Graph Neural Network Approaches for Internet Financial Fraud Detection

The COVID‑19 pandemic dramatically increased the migration of financial services to online platforms, leading to a surge in internet‑based financial fraud. Statistics from the UK and the US show fraud rates rising by over 30% during the early pandemic period, highlighting the urgent need for more robust detection methods.

Traditional fraud detection faces three main challenges: severe class imbalance, concept drift over time, and unreliable (potentially mislabeled) data. Internet fraud detection compounds these issues with extreme imbalance (fraud rates as low as 0.01%), adversarial attacks that generate out‑of‑distribution samples, and scarce labeled data for new financial products.

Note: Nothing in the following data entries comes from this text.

==> run a <==
==> flow/design.v <==
module ALU (A, B, ALU_Sel, ALU_Out, Carryout, Overflow);
parameter ADD  = 0;
parameter SUB  = 1;
parameter MUL_HIGH = 2;
parameter MUL_LOW = 3;
input [31:0] A;
input [31:0] B;
input [3:0] ALU_Sel;
output [31:0] ALU_Out;
output Carryout;
output Overflow;
reg[31:0] ALU_32Result;
reg[63:0] ALU_64Result;
always @(*)
begin
    ALU_32Result = 32'h00000000;
    ALU_64Result = 64'h0000000000000000;
    case(ALU_Sel)
        ADD:        ALU_32Result = A + B;
        SUB:        ALU_32Result = A - B;
        MUL_HIGH:	ALU_64Result = A * B;
        MUL_LOW:	ALU_64Result = A * B;
        default:
        begin
            ALU_32Result = 32'h00000000;
            ALU_64Result = 64'h0000000000000000;
        end
    endcase
end
assign ALU_Out = (ALU_Sel == MUL_LOW)? ALU_64Result[31:0]: (ALU_Sel == MUL_HIGH)? ALU_64Result[63:32]:ALU_32Result[31:0];
assign Carryout = 1'b0;
assign Overflow = 1'b0;
endmodule
**design/flow/design.v**
```verilog
module fsm(
input logic CLK_50M,
output logic [15:0] audiodata,
input logic [31:0] flash_mem_readdata,
input logic flash_mem_readdatavalid,
input logic reset,
input logic direction,
output logic [6:0] state,
input logic newclock1,
output flash_mem_read,
input logic idle,
output logic [15:0] out,
output [3:0] flash_mem_byteenable
);
parameter [6:0] start = 7'b000_0000;
parameter [6:0] read = 7'b010_0000;
parameter [6:0] waitread = 7'b110_1111;
parameter [6:0] play1 = 7'b101_1111;
parameter [6:0] play2 = 7'b111_1111;
always_ff @ (posedge CLK_50M, posedge reset)
	begin
	if (reset) begin
		state<=start;
		audiodata<=16'b0;
		end
	else 
		begin
		case(state)
		start: if(idle)begin
			state<=read;
			end
			else
			state<=start;
		read:begin
			state<=waitread;
			end
		waitread:begin
			if ( flash_mem_readdatavalid==1'b1) state<= play1;
			end	
		play1:
			begin 
			if (direction)
				begin
				if(newclock1) 
					begin
					state<=start;
					audiodata<= flash_mem_readdata [31:16];
					end
				else 
				audiodata<= flash_mem_readdata [31:16];
				end
			else
				begin 
				if(newclock1) 
					begin
					audiodata<= flash_mem_readdata [15:0];
					state<=play2;
					end
				else
				audiodata<= flash_mem_readdata [15:0];
				end
			end
		play2:
			begin 
			if (direction)
				begin
				if(newclock1) 
					begin
					state<=start;
					audiodata<= flash_mem_readdata [15:0];
					end
				else 
				audiodata<= flash_mem_readdata [15:0];
				end
			else
				begin
				if(newclock1) 
					begin
					state<=start;
					audiodata<= flash_mem_readdata [31:16];
					end
				else 
				audiodata<= flash_mem_readdata [31:16];
				end
			end
		default: state<=start;
		endcase
end 
		end 
assign flash_mem_read=~state[4];
assign flash_mem_byteenable={~state[3],~state[2],~state[1],~state[0]};
assign out =flash_mem_readdata[15:0];
endmodule 
module clockdiv (input logic [31:0] d,input logic [31:0] desiredfreq,input logic clk, input logic rst, output logic reset, output logic newclock);
always_ff @ (posedge clk, posedge rst)
begin
	if (rst)
		begin
		newclock<=1'b0;
		reset<=1'b0;
		end
	else if (d==((32'd25000000/(desiredfreq))-32'd1))
		begin
		newclock<=1'b1;
		reset<=1'b0;
		end
	else if (d>=((32'd50000000/(desiredfreq))-32'b1))
		begin
		newclock<=1'b0;
		reset<=1'b1;
		end
	else
		begin
		newclock<= newclock;
		reset<=1'b0;
		end
end
endmodule
module counter(input logic clk, input logic rst, input logic reset, output logic [31:0] Q);
always_ff @ (posedge clk, posedge rst)
begin 
	if (rst)
		Q<=32'b0;
	else if (reset)
		begin
		Q<=32'b1;
		end
	else
		Q<=Q+32'b1;
end
endmodule
module flipflop #(parameter width = 23)(input logic clk, input logic rst, input logic [width-1:0] d, output logic [width-1:0] q);
always_ff @(posedge clk, posedge rst)
if (rst) q<={width{1'b0}};
else q<=d;
endmodule
module keyboardaddr (input logic [22:0]  currentaddr,
	input logic D, E, B, F, R,
	output logic [1:0] state,
	input logic clk,
	input logic rst,
	input logic en,
output logic idle,
	output logic [22:0] nextaddr
	);
	parameter idleFW = 2'b00;
	parameter idleBW = 2'b01;
	parameter FW = 2'b10;
	parameter BW = 2'b11;
assign idle=state[1];	
	always_ff @ (posedge clk, posedge rst)
	begin
				if (rst) begin
					state<=idleFW;
					nextaddr<=23'b0;
				end
				else if (en)
					case(state)
					idleFW:	 
							if(R) begin		 
								state<=idleFW;
								nextaddr<=1'b0;
								end
							else if(B) begin  
								state<=idleBW;
								nextaddr<=currentaddr;	
								end
							else if(E) begin	 
								state<=FW;
								nextaddr<=currentaddr+1'b1;
								end
							else begin		 
								state<=idleFW;
								nextaddr<=currentaddr;
								end
					idleBW:
							if(R) begin		 
								state<=idleBW;
								nextaddr<=1'b0;
								end
							else if(F) begin		 
								state<=idleFW;
								nextaddr<=currentaddr;	
								end
							else if(B) begin		 
								state<=BW;
								nextaddr<=currentaddr+1'b1;
								end
							else begin		 
								state<=idleBW;
								nextaddr<=currentaddr;
								end
					FW:			
							if(currentaddr==32'h7ffff) begin
						nextaddr<=32'b0;
							end
							else if(R) begin		 
									state<=FW;
									nextaddr<=32'b0;
								end
								else if(B) begin		 
									state<=BW;
									nextaddr<=currentaddr-1'b1;	
								end
								else if(D) begin		 
									state<=idleFW;
									nextaddr<=currentaddr;
								end
								else begin		 
									state<=FW;
									nextaddr<=currentaddr+1'b1;						
								end
					BW:
			if(currentaddr==32'b0) begin
				nextaddr<=32'h7ffff;
				end
							else if(R) begin 
								state<=BW;
								nextaddr<=32'h7ffff;
								end
							else if(F) begin		 
								state<=FW;
								nextaddr<=currentaddr+1'b1;	
								end
							else if(D) begin		 
								state<=idleBW;
								nextaddr<=currentaddr;
								end
							else begin		 
								state<=BW;
								nextaddr<=currentaddr-1'b1;
								end
						default: state<= idleFW;
				endcase
			end
endmodule
module vDFF(clk, rst, en, in, out);
	input logic clk;
	input logic rst;
	input logic en;
	input logic [22:0] in;
	output logic [22:0] out;
	always_ff @(posedge clk, posedge rst)
		if (rst) out<=23'b0;
		else if (en) out<=in;
endmodule 
module keyboardint(kbd, D,E,B,F,R);
	input logic [7:0] kbd;
	output D,E,B,F,R;
parameter character_B =8'h42;
parameter character_D =8'h44;
parameter character_E =8'h45;
parameter character_F =8'h46;
parameter character_R =8'h52;
parameter character_lowercase_b= 8'h62;
parameter character_lowercase_d= 8'h64;
parameter character_lowercase_e= 8'h65;
parameter character_lowercase_f= 8'h66;
parameter character_lowercase_r= 8'h72;
		assign D = (character_D == kbd)| (character_lowercase_d == kbd);
		assign E = (character_E == kbd)| (character_lowercase_e == kbd);
		assign B = (character_B == kbd)| (character_lowercase_b == kbd);
		assign F = (character_F == kbd)| (character_lowercase_f == kbd);
		assign R = (character_R == kbd)| (character_lowercase_r == kbd);
endmodule
module keyintegration(clk,rst,addvalue,prevaddvalue,keys);
	input logic clk;
	input logic rst;
	input logic [2:0] keys;
	output logic [31:0] addvalue;
	input logic [31:0] prevaddvalue;
	always_ff @(posedge clk, posedge rst)begin
			if(rst) begin
				addvalue<=0;
			end
			else if(keys[2]) begin
				addvalue<=0;
			end
			else if(keys[1]) begin
				addvalue<=prevaddvalue+32'd1000;
			end
			else if(keys[0]) begin
				addvalue<=prevaddvalue-32'd1000;
			end
			else begin
				addvalue<=prevaddvalue;
			end
		end
endmodule
`default_nettype none
module ipod_player(
    input  logic        clk,
    input  logic        reset,
    input  logic [7:0]  kbd_ascii,
    input  logic        speed_up,
    input  logic        speed_down,
    input  logic        speed_reset,
    input  logic        direction,
    input  logic [31:0] flash_readdata,
    input  logic        flash_readdatavalid,
    output logic        flash_read,
    output logic [3:0]  flash_byteenable,
    output logic [22:0] flash_address,
    output logic [15:0] audio_data,
    output logic        sample_clk
);
logic D,B,E,F,R;
logic [1:0] state2;
logic idle;
logic [6:0] state;
logic [15:0] out;
logic [22:0] nextaddress;
logic [22:0] currentaddress;
logic newclock1;
logic newclock1_q;
logic addr_en;
logic [31:0] d1;
logic resetcounter1;
logic [31:0] prevaddvalue;
logic [31:0] addvalue;
logic edgeclock1;
keyintegration speedcontrol(.clk(clk),.rst(reset),.addvalue(addvalue),.prevaddvalue(prevaddvalue),.keys({speed_reset,speed_up,speed_down}));
flipflop #(32) addvalueff (.clk(clk), .rst(reset), .d(addvalue), .q(prevaddvalue));
clockdiv div1 (.d(d1),.desiredfreq(32'd22000+addvalue),.clk(clk),.rst(reset),.reset(resetcounter1),.newclock(newclock1));
counter counter1 (.clk(clk), .rst(reset), .reset(resetcounter1), .Q(d1));
always_ff @(posedge clk, posedge reset)
    if (reset) newclock1_q <= 1'b0;
    else       newclock1_q <= newclock1;
assign addr_en = newclock1 & ~newclock1_q;
keyboardaddr addressset (.currentaddr(currentaddress),.clk(clk),.rst(reset),.en(addr_en),.idle(idle),.state(state2),.D(D),.E(E),.B(B),.F(F),.R(R),.nextaddr(nextaddress));
keyboardint keyboardinput (.kbd(kbd_ascii), .D(D), .E(E), .B(B), .F(F), .R(R));
vDFF addrVDFF(.clk(clk),.rst(reset),.en(addr_en),.in(nextaddress),.out(currentaddress));
doublesync newclock_doublsync(.indata(newclock1), .outdata(edgeclock1), .clk(clk), .reset(reset));
fsm flash(
.CLK_50M(clk),
.direction(direction),
.audiodata(audio_data),
.flash_mem_readdata(flash_readdata),
.flash_mem_readdatavalid(flash_readdatavalid),
.reset(reset),
.state(state),
.out(out),
.idle(idle),
.newclock1(edgeclock1),
.flash_mem_byteenable(flash_byteenable),
.flash_mem_read(flash_read)
);
assign flash_address = currentaddress[22:0];
assign sample_clk = newclock1;
endmodule
module doublesync(input logic indata, input logic clk, input logic reset, output logic outdata);
logic reg1;
always_ff @(posedge clk, posedge reset)
    if (reset) begin
        reg1 <= 1'b0;
        outdata <= 1'b0;
    end else begin
        reg1 <= indata;
        outdata <= reg1;
    end
endmodule
`default_nettype wire
```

Data and methods have evolved from rule‑based systems in the 1980s, through classical machine learning in the 1990s, to deep learning today, where complex, heterogeneous data (text, video, graphs) require models that can learn features automatically. Graph Neural Networks (GNNs) are well‑suited because they can integrate multi‑source heterogeneous data into a graph structure and perform semi‑supervised learning.

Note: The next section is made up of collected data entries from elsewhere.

## violet
// arm_core
module arm_core (
    input         clk,
    input         rst,
    output [7:0]  imem_addr,
    input  [31:0] imem_data,
    output [5:0]  dmem_addr,
    output [31:0] dmem_wdata,
    output        dmem_we,
    input  [31:0] dmem_rdata,
    output        wb_en,
    output [3:0]  wb_dest,
    output [31:0] wb_value
);
  wire [31:0] IF_stage_pc_out;
  wire [31:0] IF_stage_instruction_out;
  wire [31:0] branch_address;
  wire EXE_stage_B_out;
  wire hazard_detected;
  IF_Stage IF_Stage_Inst (
    .clk(clk),
    .rst(rst),
    .freeze(hazard_detected),
    .Branch_taken(EXE_stage_B_out),
    .BranchAddr(branch_address),
    .imem_data(imem_data),
    .PC(IF_stage_pc_out),
    .Instruction(IF_stage_instruction_out)
  );
  assign imem_addr = IF_stage_pc_out[7:0];
  wire [31:0] IF_reg_pc_out;
  wire [31:0] IF_reg_instruction_out;
  IF_Stage_Reg IF_Reg_Inst (
    .clk(clk),
    .rst(rst),
    .freeze(hazard_detected),
    .flush(EXE_stage_B_out),
    .PC_in(IF_stage_pc_out),
    .Instruction_in(IF_stage_instruction_out),
    .PC(IF_reg_pc_out),
    .Instruction(IF_reg_instruction_out)
  );
  wire [3:0]  ID_stage_reg_file_dst;
  wire [3:0]  ID_stage_reg_file_src1, ID_stage_reg_file_src2;
  ...
Settings: LEC_CHECK=0, ABC_AREA=1, CAP_MARGIN=20, CORE_MARGIN=2, CORE_UTILIZATION=62, CTS_CLUSTER_DIAMETER=385, CTS_CLUSTER_SIZE=99, PLACE_DENSITY=0.38, SETUP_SLACK_MARGIN=-0.77, SLEW_MARGIN=20; clock period 8.91 ns.
run.sh (not shown) runs the stock make flow with config.mk's settings and CLKGATE_MAP_FILE=.
Run status, violet: aborted in 5_1_grt, error ODB-0269
diff inputs: violet => quartz
- removing ABC_AREA (formerly 1)
- removing SETUP_SLACK_MARGIN (formerly -0.77)
- removing CTS_CLUSTER_DIAMETER (formerly 385)
- removing CTS_CLUSTER_SIZE (formerly 99)
- changing PLACE_DENSITY from 0.38 to 0.6
- changing CORE_UTILIZATION from 62 to 25
- changing the clock period (ns, I/O delays scaled along) from 8.91 to 17.5
## What came out
Against violet, quartz comes in 0.22 points higher on adder and majority cell fraction of the synthesized area. What violet reported for number of cells in the yosys synthesis report has to be multiplied by 0.73 to get the figure for quartz. | die size | higher: quartz |. Per the final summary, quartz finished and its layout is clean on timing, DRC and antenna. Looking at post-synthesis xor/xnor area fraction, quartz sits 1.8 points above violet. Comparing violet and quartz, the lower synthesized area is on quartz. Per the comparison of quartz with violet, floorplan die width moved up, synthesized cell count moved down, global placement routability congestion moved down.
The inputs of lagoon differ from those of quartz as listed below.
- CTS_CLUSTER_SIZE newly set to 28
- SETUP_SLACK_MARGIN newly set to 4.19
- CORE_UTILIZATION changed from 25 to 68
- the clock period (ns, I/O delays scaled along) changed from 17.5 to 16.0
Findings:
- lagoon did not make it past 5_1_grt, where a tool error ended it.
- Summed standard-cell area reported by yosys came out exactly the same in lagoon and quartz.
- [compare] base=quartz new=lagoon: global placer's final weighted congestion increased 18%; core outline area lost 130000 sq um.
- Post-CTS repair timing setup buffer count up 238 in lagoon wrt quartz
- Diff lagoon..quartz | area share of xor/xnor cells in the synthesized design | unchanged
- | count of cell types in the netlist | lagoon vs quartz | ≈ equal |
- Of lagoon and quartz, it is lagoon that has the lower vertical die size.
- Per the comparison of lagoon with quartz, die size has decreased, total cell area at the placement stage has decreased, die outline width has decreased.


== v38 ==
arm_core again, from the RTL that the note above started with.
make LEC_CHECK=0 ABC_AREA=1 CAP_MARGIN=20 CORE_MARGIN=2 CORE_UTILIZATION=72 CTS_CLUSTER_SIZE=95 PLACE_DENSITY=0.4 SLEW_MARGIN=20 TNS_END_PERCENT=10 finish   # period 6.58 ns
v38: GRT-0116 in global routing (5_1_grt) -> run aborted
Changes in v18 relative to v38:
diff --git a/flow/config.mk b/flow/config.mk
--- a/flow/config.mk
+++ b/flow/config.mk
@@ -11,3 +11,3 @@
-export CORE_UTILIZATION = 72
-export CTS_CLUSTER_SIZE = 95
-export PLACE_DENSITY = 0.4
+export CORE_UTILIZATION = 58
+export CTS_CLUSTER_SIZE = 77
+export PLACE_DENSITY = 0.6
@@ -15 +15 @@
-export TNS_END_PERCENT = 10
+export TNS_END_PERCENT = 5
==> flow/constraint.sdc <==
create_clock -name core_clock -period 10.5 [get_ports {clk}]
set_input_delay 2.1000 -clock core_clock [delete_from_list [all_inputs] [get_ports {clk}]]
set_output_delay 2.1000 -clock core_clock [all_outputs]
set_load 0.01 [all_outputs]
Notes after the runs:
- v38 did not finish; the tool stopped in global routing (5_1_grt) with error GRT-0116.
- v18 did not run to completion, as it errored out during global routing (5_1_grt).
- Number of enable-type register cells in the synthesized netlist of v18 is on par with v38.
- Synthesized area per cell delta (v38 -> v18): insignificant
- Number of clock sinks: v38 vs v18 identical
The following lists how v24 was set up differently from v18:
diff --git a/flow/config.mk b/flow/config.mk
--- a/flow/config.mk
+++ b/flow/config.mk
@@ -8 +7,0 @@
-export ABC_AREA = 1
@@ -11,3 +10,2 @@
-export CORE_UTILIZATION = 58
-export CTS_CLUSTER_SIZE = 77
-export PLACE_DENSITY = 0.6
+export CORE_UTILIZATION = 68
+export CTS_CLUSTER_SIZE = 34
@@ -15 +12,0 @@
-export TNS_END_PERCENT = 5
==> flow/constraint.sdc <==
create_clock -name core_clock -period 8.29 [get_ports {clk}]
set_input_delay 1.6580 -clock core_clock [delete_from_list [all_inputs] [get_ports {clk}]]
set_output_delay 1.6580 -clock core_clock [all_outputs]
set_load 0.01 [all_outputs]
[summary]
v24 did not finish; the tool stopped in global routing (5_1_grt) with error GRT-0116. Between v18 and v24, post-synthesis net count decreased. On v24: basic-gate share of the synthesized area counting and, or, nand and nor cells is 9.7 points lower than what v18 gave. Summary of the comparison: area of the die is lower in v24, relative to v18. Looking at yosys stat chip area, v24 sits about 2.5% lower than v18 does.
For v3, these inputs were changed with respect to v24:
diff --git a/flow/config.mk b/flow/config.mk
--- a/flow/config.mk
+++ b/flow/config.mk
@@ -10,2 +10,3 @@
-export CORE_UTILIZATION = 68
-export CTS_CLUSTER_SIZE = 34
+export CORE_UTILIZATION = 57
+export PLACE_DENSITY = 0.6
+export SETUP_SLACK_MARGIN = -1.06
==> flow/constraint.sdc <==
create_clock -name core_clock -period 10.6 [get_ports {clk}]
set_input_delay 2.1200 -clock core_clock [delete_from_list [all_inputs] [get_ports {clk}]]
set_output_delay 2.1200 -clock core_clock [all_outputs]
set_load 0.01 [all_outputs]
### Flow results
Number of clock buffers inserted by TritonCTS for v3: 4 up relative to v24
Between v24 and v3, the flow reports number of rows in the core area increasing by more than 10%.
Every stage of v3 finished as expected; the final checks, on the other hand, flagged negative setup slack, which means the layout fails.
[compare] base=v24 new=v3: total instance count after detailed placement grew by 166, HPWL after detailed placement went down.
As of v3, post-CTS resize count had fallen by more than a quarter compared to v24.
Taking v3 over v24, the horizontal die dimension ratio works out to 1.09.
[v3 vs v24] die boundary height: higher in v3
Higher die size among v3 and v24: v3
Changes in v31 relative to v3:
diff --git a/flow/config.mk b/flow/config.mk
--- a/flow/config.mk
+++ b/flow/config.mk
@@ -10 +10 @@
-export CORE_UTILIZATION = 57
+export CORE_UTILIZATION = 60
@@ -12 +12 @@
-export SETUP_SLACK_MARGIN = -1.06
+export SETUP_SLACK_MARGIN = 2.13
==> flow/constraint.sdc <==
create_clock -name core_clock -period 8.35 [get_ports {clk}]
set_input_delay 1.6700 -clock core_clock [delete_from_list [all_inputs] [get_ports {clk}]]
set_output_delay 1.6700 -clock core_clock [all_outputs]
set_load 0.01 [all_outputs]
==> results <==
- The flow completed for v3, but it is not clean: the layout still shows negative setup slack.
- The flow ended early for v31: it failed with a tool error in global routing (5_1_grt).
- In terms of number of placed instances, taps included, v3 and v31 differ only marginally.
- Taking v3 as the reference, in v31 routability congestion estimate from global placement roughly the same; die height -7.6 microns; die area shows a reduction of about 5%.


Starting RTL as in the previous note.
Settings: LEC_CHECK=0, CAP_MARGIN=20, CORE_MARGIN=2, CORE_UTILIZATION=70, PLACE_DENSITY=0.6, SLEW_MARGIN=20; clock period 12.5 ns.
The first run failed in global routing on GRT-0116.
Next try:
CORE_UTILIZATION = 40   (was 70)
clock period = 15.7 ns   (was 12.5 ns; I/O delays follow)
=> This time the run completed with no timing, DRC or antenna violations; synthesized area stays the same; die area is higher by 74%; synthesized cell count is unchanged.
Next try:
ABC_AREA = 1   (was default)
CORE_UTILIZATION = 62   (was 40)
CTS_CLUSTER_SIZE = 95   (was default)
clock period = 6.58 ns   (was 15.7 ns; I/O delays follow)
The new run never finished: it broke off in global routing.
Die size decreases by 34%.
Area after synthesis grows by 2.5%.
Synthesized cell count went up by 38%.
Next try:
ABC_AREA = default   (was 1)
CORE_UTILIZATION = 40   (was 62)
CTS_CLUSTER_SIZE = default   (was 95)
clock period = 16.0 ns   (was 6.58 ns; I/O delays follow)
Result: Now the flow completed without violations; synthesized area came out lower by about 2.5%; synthesized cell count went down by about 27%; die size grows by 50%.
Next try:
CORE_UTILIZATION = 72   (was 40)
PLACE_DENSITY = default   (was 0.6)
PLACE_DENSITY_LB_ADDON = 0.24   (was default)
clock period = 8.29 ns   (was 16.0 ns; I/O delays follow)
Outcome: Now the flow died in global routing on GRT-0116; area after synthesis stays the same; die size came out lower by 44%; synthesized cell count stays the same.
Next try:
CELL_PAD_IN_SITES_GLOBAL_PLACEMENT = 2   (was default)
CORE_UTILIZATION = 22   (was 72)
MAX_ROUTING_LAYER = met4   (was default)
PLACE_DENSITY_LB_ADDON = default   (was 0.24)
clock period = 15.4 ns   (was 8.29 ns; I/O delays follow)
Effect:
- This time the run produced a clean layout
- area after synthesis is unchanged
- die size climbs to 3.2 times its value
- synthesized cell count stays the same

Two GNN‑based solutions are introduced:

PC‑GNN (Pick‑and‑Choose GNN) addresses class imbalance by globally sampling nodes to balance categories (Pick) and locally over‑sampling minority‑class nodes while down‑sampling others (Choose). Experiments on Alibaba’s real dataset and public datasets (YelpChi, Amazon) show PC‑GNN improves AUC by 3.6‑5.2% over state‑of‑the‑art baselines.

AO‑GNN (AUC‑Optimized GNN) reformulates AUC maximization as a saddle‑point problem and incorporates a reinforcement‑learning‑based graph topology optimizer to mitigate graph poisoning attacks. AO‑GNN further improves performance over PC‑GNN on the same benchmarks.

Comprehensive experiments demonstrate that both models achieve higher F1‑macro, AUC, and GMean scores compared to GCN, GAT, GraphSAGE, CARE‑GNN, and other recent methods, confirming the advantage of integrating multi‑source data with GNNs for fraud detection.

The presentation concludes with three future research directions: (1) addressing scene‑dependency to enable models to adapt to rapidly changing application contexts; (2) developing defenses against adversarial attacks and dynamic fraud behaviors; and (3) leveraging large‑scale pre‑training on unlabeled behavior data to enhance downstream GNN performance.